The Discounted Failure Pitfall for autonomous system safety

The Discounted Failure Pitfall:

Arguing that something is safe because it has never failed before doesn't work if you keep ignoring its failures based on that reasoning.

A particularly tricky pitfall occurs when a proven in use argument is based upon a lack of observed field failures when field failures have been systematically under-reported or even not reported at all. In this case, the argument is based upon faulty evidence.

One way that this pitfall manifests in practice is that faults that result in low consequence failures tend to go unreported, with system redundancy tending to reduce the consequences of a typical incident. It can take time and effort to report failures, and there is little incentive to report each incident if the consequence is small, the system can readily continue service, and the subjective impression is that the system is perceived as overall safe. Perversely, reporting numerous recovered malfunctions or warnings can actually increase user confidence in a system even while events go unreported. This can be a significant issue when removing backup systems such as mechanical interlocks based on a lack of reported loss events. If the interlocks were keeping the system safe but interlock or other failsafe engagements go unreported, removing those interlocks can be deadly. Various aspects of this pitfall came into play in the Therac 25 loss events (Leveson 1993).

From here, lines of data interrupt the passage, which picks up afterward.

File: src/rtl/core/sqsi_pkg.sv
// shared types and constants of the span quantizer and symbol interner
package sqsi_pkg;

    localparam int TABLE_DEPTH_DEF = 64;
    localparam int COORD_W = 32;
    localparam int BIN_W = 33;
    localparam int HBIN_W = 32;
    localparam int SYM_W = 8;
    localparam int LEN_W = 34;
    localparam int Q_W = 16;
    localparam int NUM_W = 35;
    localparam int DEN_W = 17;
    localparam int ADDR_W = 4;

    localparam logic [ADDR_W-1:0] REG_EDGE_MODE = 4'h0;
    localparam logic [ADDR_W-1:0] REG_WIDTH_Q = 4'h4;
    localparam logic [ADDR_W-1:0] REG_HEIGHT_Q = 4'h8;

    typedef enum logic [3:0] {
        ST_IDLE,
        ST_GAP_DIV,
        ST_GAP_WAIT,
        ST_GAP_LOOK,
        ST_GAP_LWAIT,
        ST_GAP_OUT,
        ST_W_DIV,
        ST_W_WAIT,
        ST_H_DIV,
        ST_H_WAIT,
        ST_F_LOOK,
        ST_F_LWAIT,
        ST_F_OUT
    } state_t;

    typedef struct packed {
        logic                     valid;
        logic                     is_filled;
        logic signed [BIN_W-1:0]  first_bin;
        logic [HBIN_W-1:0]        second_bin;
        logic signed [SYM_W-1:0]  new_sym;
        logic                     hit;
        logic                     inserted;
        logic signed [SYM_W-1:0]  sym;
    } look_t;

endpackage

File: src/rtl/core/sqsi_div.sv
// restoring divider, one quotient bit per cycle
module sqsi_div (
    input  logic                          clk,
    input  logic                          rst_n,
    input  logic                          start,
    input  logic [sqsi_pkg::NUM_W-1:0]    numer,
    input  logic [sqsi_pkg::DEN_W-1:0]    denom,
    output logic                          busy,
    output logic                          done,
    output logic [sqsi_pkg::NUM_W-1:0]    quot
);

    localparam int NW = sqsi_pkg::NUM_W;
    localparam int DW = sqsi_pkg::DEN_W;
    localparam int CW = $clog2(NW + 1);

    logic              busy_reg, busy_next;
    logic              done_reg, done_next;
    logic [CW-1:0]     cnt_reg, cnt_next;
    logic [NW-1:0]     num_reg, num_next;
    logic [DW-1:0]     rem_reg, rem_next;
    logic [DW-1:0]     den_reg, den_next;
    logic [DW:0]       trial;
    logic              qbit;

    always_comb
    begin
        trial = {rem_reg, num_reg[NW-1]};
        qbit = (trial >= {1'b0, den_reg});
        busy_next = busy_reg;
        done_next = 1'b0;
        cnt_next = cnt_reg;
        num_next = num_reg;
        rem_next = rem_reg;
        den_next = den_reg;
        if (start)
        begin
            busy_next = 1'b1;
            cnt_next = '0;
            num_next = numer;
            rem_next = '0;
            den_next = denom;
        end
        else if (busy_reg)
        begin
            rem_next = qbit ? DW'(trial - {1'b0, den_reg}) : trial[DW-1:0];
            num_next = {num_reg[NW-2:0], qbit};
            cnt_next = cnt_reg + 1'b1;
            if (cnt_reg == CW'(NW - 1))
            begin
                busy_next = 1'b0;
                done_next = 1'b1;
            end
        end
    end

    always_ff @(posedge clk or negedge rst_n)
    begin
        if (!rst_n)
        begin
            busy_reg <= 1'b0;
            done_reg <= 1'b0;
            cnt_reg <= '0;
        end
        else
        begin
            busy_reg <= busy_next;
            done_reg <= done_next;
            cnt_reg <= cnt_next;
        end
    end

    always_ff @(posedge clk)
    begin
        num_reg <= num_next;
        rem_reg <= rem_next;
        den_reg <= den_next;
    end

    assign busy = busy_reg;
    assign done = done_reg;
    assign quot = num_reg;

endmodule

File: config.mk
export PLATFORM = sky130hd
export DESIGN_NAME = sqsi_div
export DESIGN_NICKNAME = d
export VERILOG_FILES = /design/src/rtl/core/sqsi_pkg.sv /design/src/rtl/core/sqsi_div.sv
export SDC_FILE = /design/constraint.sdc
export NUM_CORES = 1
export LEC_CHECK = 0
export ABC_CLOCK_PERIOD_IN_PS = 5200
export BUFFER_PORTS_ARGS = -buffer_cell sky130_fd_sc_hd__buf_2
export CAP_MARGIN = 10
export CORE_ASPECT_RATIO = 1.2
export CORE_MARGIN = 3
export CORE_UTILIZATION = 59
export CTS_CLUSTER_DIAMETER = 120
export DETAILED_ROUTE_END_ITERATION = 16
export GPL_ROUTABILITY_DRIVEN = 0
export PLACE_DENSITY = 0.86
export SYNTH_ARGS = -nofsm -noshare
export SYNTH_HDL_FRONTEND = slang
export SYNTH_SLANG_ARGS = --single-unit
File: constraint.sdc
create_clock -name clk -period 5.2 [get_ports clk]
set_input_delay 0.26 -clock clk [delete_from_list [all_inputs] [get_ports clk]]
set_output_delay 0.26 -clock clk [all_outputs]
set_load 0.02 [all_outputs]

An alternate way that this pitfall manifests is when there is a significant economic or other incentive for suppressing or mischaracterizing the cause of field failures. For example, there can be significant pressure and even systematic approaches to failure reporting and analysis that emphasize human error over equipment failure in mishap reporting (Koopman 2018b). Similarly, if technological maturity is being measured by a trend of reduced safety mechanism engagements (e.g. autonomy disengagements during road testing (Banerjee et al. 2018)), there can be significant pressure to artificially reduce the number of events reported. Claiming proven in use integrity for a component subject to artificially reduced or suppressed error reports is again basing an argument on faulty evidence.

Finally, arguing that a component cannot be unsafe because it has never caused a mishap before can result in systems that are unsafe by induction. More specifically, if each time you argue it wasn't that component's fault, and therefore don't attribute cause to that component, then you can continue that behavior forever, all the while denying that an unsafe component is OK.

(This is an excerpt of our SSS 2019 paper: Koopman, P., Kane, A. & Black, J., "Credible Autonomy Safety Argumentation," Safety-Critical Systems Symposium, Bristol UK, Feb. 2019. Read the full text here)

Leveson, N. (1993) An investigation of the Therac-25 Accidents, IEEE Computer, July 1993, pp. 18-41.
Koopman, P. (2018b), "Practical Experience Report: Automotive Safety Practices vs. Accepted Principles," SAFECOMP, Sept. 2018.
Bannerjee, S., Jha, S., Cyriac, J., Kalbarczyk, Z, Iyer, R., (2018) “Hands Off the Wheel in Autonomous Vehicles?: A Systems Perspective on over a Million Miles of Field Data,” 48th Annual IEEE/IFIP International Conference on Dependable Systems and Networks (DSN), 2018.